One of the highlights of Army basic training is a week long camp out.

Everyone needs to enjoy the outdoors this way.

You learn new skills and meet new friends.

New friends come with the other half of the tent you’ll spend the week in…together.

It’s called a shelter half. If you can’t get along with anyone you end up with half a shelter, which adds up to half of nothing.

Also, if you’re not friendly enough to find your ‘other half’ one will be assigned. That person is also difficult, like you.

In normal life you camp on flat ground. Clear the rocks, lay down a ground cloth, and tent up.

The Army is not normal.

This is a true story.

On the first day of camping the company marched into the woods, which at Ford Ord are pretty sparse.

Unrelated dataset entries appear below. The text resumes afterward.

<file path="config.mk">
export PLATFORM = sky130hd
export DESIGN_NAME = ppu_compositor
export DESIGN_NICKNAME = d
export VERILOG_FILES = /design/src/rtl/ppu_pkg.sv /design/src/rtl/ppu_pal_ram.sv /design/src/rtl/ppu_compositor.sv
export SDC_FILE = /design/constraint.sdc
export NUM_CORES = 1
export LEC_CHECK = 0
export CAP_MARGIN = 40
export CELL_PAD_IN_SITES_DETAIL_PLACEMENT = 1
export CELL_PAD_IN_SITES_GLOBAL_PLACEMENT = 2
export CORE_MARGIN = 4
export CORE_UTILIZATION = 46
export DETAILED_ROUTE_END_ITERATION = 16
export PLACE_DENSITY_LB_ADDON = 0.1
export RECOVER_POWER = 100
export SLEW_MARGIN = 10
export SYNTH_ARGS = -nofsm -noshare
export SYNTH_HDL_FRONTEND = slang
export SYNTH_SLANG_ARGS = --single-unit
</file>
<file path="constraint.sdc">
create_clock -name clk_in -period 13.55 [get_ports clk_in]
set_clock_uncertainty 0.05 [all_clocks]
set_input_delay 2.0325 -clock clk_in [delete_from_list [all_inputs] [get_ports clk_in]]
set_output_delay 2.0325 -clock clk_in [all_outputs]
set_load 0.05 [all_outputs]
</file>
<file path="src/rtl/ppu_pkg.sv">
// ppu_pkg: shared widths, greyscale mask and palette address mirroring
package ppu_pkg;
   localparam int PRAM_A_W = 5;
   localparam int SYS_PAL_W = 6;
   localparam int IDX_W = 4;
   localparam logic [SYS_PAL_W-1:0] GREY_MASK = 6'h30;
   function automatic logic [PRAM_A_W-1:0] pram_mirror(input logic [PRAM_A_W-1:0] a);
      return (a[1:0] == 2'b00) ? {1'b0, a[3:0]} : a;
   endfunction
endpackage

</file>
<file path="src/rtl/ppu_pal_ram.sv">
// ppu_pal_ram: 32x6 palette RAM with mirrored CPU and render read ports
module ppu_pal_ram
   import ppu_pkg::*;
(
   input  logic                 clk_in,
   input  logic                 rst_in,
   input  logic [PRAM_A_W-1:0]  cpu_a_in,
   input  logic [SYS_PAL_W-1:0] cpu_d_in,
   input  logic                 cpu_wr_in,
   output logic [SYS_PAL_W-1:0] cpu_d_out,
   input  logic [PRAM_A_W-1:0]  ren_a_in,
   input  logic                 ren_en_in,
   input  logic [SYS_PAL_W-1:0] ren_mask_in,
   output logic [SYS_PAL_W-1:0] ren_d_out
);
   logic [SYS_PAL_W-1:0] mem_q [1<<PRAM_A_W];
   logic [SYS_PAL_W-1:0] cpu_q, ren_q;
   // storage plus both registered read ports; reads see pre-write contents
   always_ff @(posedge clk_in or posedge rst_in) begin
      if (rst_in) begin
         mem_q <= '{default: '0};
         cpu_q <= '0;
         ren_q <= '0;
      end else begin
         if (cpu_wr_in) mem_q[pram_mirror(cpu_a_in)] <= cpu_d_in;
         cpu_q <= mem_q[pram_mirror(cpu_a_in)];
         if (ren_en_in) ren_q <= mem_q[pram_mirror(ren_a_in)] & ren_mask_in;
      end
   end
   assign cpu_d_out = cpu_q;
   assign ren_d_out = ren_q;
endmodule

</file>
<file path="src/rtl/ppu_compositor.sv">
// ppu_compositor: background/sprite merge, clipping, priority, palette lookup and sprite-0 hit
module ppu_compositor
   import ppu_pkg::*;
#(
   parameter int SPR_CH = 1,
   parameter int CLIP_W = 8,
   parameter int X_W = 10
) (
   input  logic                  clk_in,
   input  logic                  rst_in,
   input  logic                  pix_pulse_in,
   input  logic [X_W-1:0]        nes_x_in,
   input  logic                  frame_start_in,
   input  logic [IDX_W-1:0]      bg_idx_in,
   input  logic [4*SPR_CH-1:0]   spr_idx_in,
   input  logic [SPR_CH-1:0]     spr_pri_in,
   input  logic                  spr_primary_in,
   input  logic                  bg_en_in,
   input  logic                  spr_en_in,
   input  logic                  bg_clip_in,
   input  logic                  spr_clip_in,
   input  logic                  greyscale_in,
   input  logic [PRAM_A_W-1:0]   pram_a_in,
   input  logic [SYS_PAL_W-1:0]  pram_d_in,
   input  logic                  pram_wr_in,
   output logic [SYS_PAL_W-1:0]  pram_d_out,
   output logic [SYS_PAL_W-1:0]  sys_palette_idx_out,
   output logic                  pix_valid_out,
   output logic                  spr0_hit_out
);
   logic                in_clip, bg_op, found, win_pri, hit_d, hit_q;
   logic [SPR_CH-1:0]   spr_op;
   logic [IDX_W-1:0]    win_idx;
   logic [PRAM_A_W-1:0] addr_d, addr_q;
   logic                vld_q, vld2_q, grey_q;
   assign in_clip = nes_x_in < X_W'(CLIP_W);
   // opacity, lowest-channel-wins arbitration, priority mux and hit next-state
   always_comb begin
      bg_op = bg_en_in && !(bg_clip_in && in_clip) && bg_idx_in[1:0] != 2'b00;
      spr_op = '0;
      found = 1'b0;
      win_pri = 1'b0;
      win_idx = '0;
      for (int n = SPR_CH - 1; n >= 0; n--) begin
         spr_op[n] = spr_en_in && !(spr_clip_in && in_clip) && spr_idx_in[4*n +: 2] != 2'b00;
         if (spr_op[n]) begin
            found = 1'b1;
            win_pri = spr_pri_in[n];
            win_idx = spr_idx_in[4*n +: 4];
         end
      end
      addr_d = (found && (!win_pri || !bg_op)) ? {1'b1, win_idx} : bg_op ? {1'b0, bg_idx_in} : '0;
      hit_d = frame_start_in ? 1'b0 :
              (pix_pulse_in && spr_primary_in && spr_op[0] && bg_op && nes_x_in != X_W'(255)) ? 1'b1 : hit_q;
   end
   // stage-1 address capture, valid pipeline and sticky hit flag
   always_ff @(posedge clk_in or posedge rst_in) begin
      if (rst_in) begin
         addr_q <= '0;
         grey_q <= 1'b0;
         vld_q <= 1'b0;
         vld2_q <= 1'b0;
         hit_q <= 1'b0;
      end else begin
         if (pix_pulse_in) begin
            addr_q <= addr_d;
            grey_q <= greyscale_in;
         end
         vld_q <= pix_pulse_in;
         vld2_q <= vld_q;
         hit_q <= hit_d;
      end
   end
   ppu_pal_ram u_ram (
      .clk_in      (clk_in),
      .rst_in      (rst_in),
      .cpu_a_in    (pram_a_in),
      .cpu_d_in    (pram_d_in),
      .cpu_wr_in   (pram_wr_in),
      .cpu_d_out   (pram_d_out),
      .ren_a_in    (addr_q),
      .ren_en_in   (vld_q),
      .ren_mask_in (grey_q ? GREY_MASK : {SYS_PAL_W{1'b1}}),
      .ren_d_out   (sys_palette_idx_out)
   );
   assign pix_valid_out = vld2_q;
   assign spr0_hit_out = hit_q;
endmodule

</file>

We passed a hill, then another, but stopped at a third hill.

The instructor for our platoon pointed to the hill and said, “This is home.”

He showed each pair of trainees where they’d be spending the next week.

On a hill? Oh hell no. Since we had tiny shovels called entrenching tools, we applied them to the campsite. That’s right, we leveled space for a tent with a shovel the size of a soup spoon.

After all the digging we were supposed to dig a trench around the campsite for drainage. With no rain on the forecast my tent pal and I decided to rough the dirt up instead of digging.

Apparently this idea was not new.

About ten feet above us, maybe more, our instructor stood watching.

“That’s not deep enough to divert water should it rain. It would behoove you to apply yourselves to the task.”

Sure, we thought. We’d dig until he left then scratch around some more.

Except he didn’t leave. Instead, he acted like he was standing at a urinal and cut loose with the sort of flow that swept through the Columbia Gorge.

And it was heading our way.

Like a couple of ditch witches, two smart guy Army punks dug furiously to prevent the impending flood.

In a cartoon moment of prevention we were all elbows and a$$holes with dirt flying and stifled laughter.

Who the hell could pee long enough to create the flood headed our way? The man had to have some camel gene working to retain that much water.

For the next week we lived below the gorge he cut into the earth and the drainage ditch that absorbed the flood.

In those days the Army motto was Be All You Can Be. After the camp out it turned into Pee All You Can Pee.

Every new year makes the last feel that way. Just wash away the old.

About David Gillaspie

I am a writer. This is my blog story day by day.

Comments

  1. Good story, thanks!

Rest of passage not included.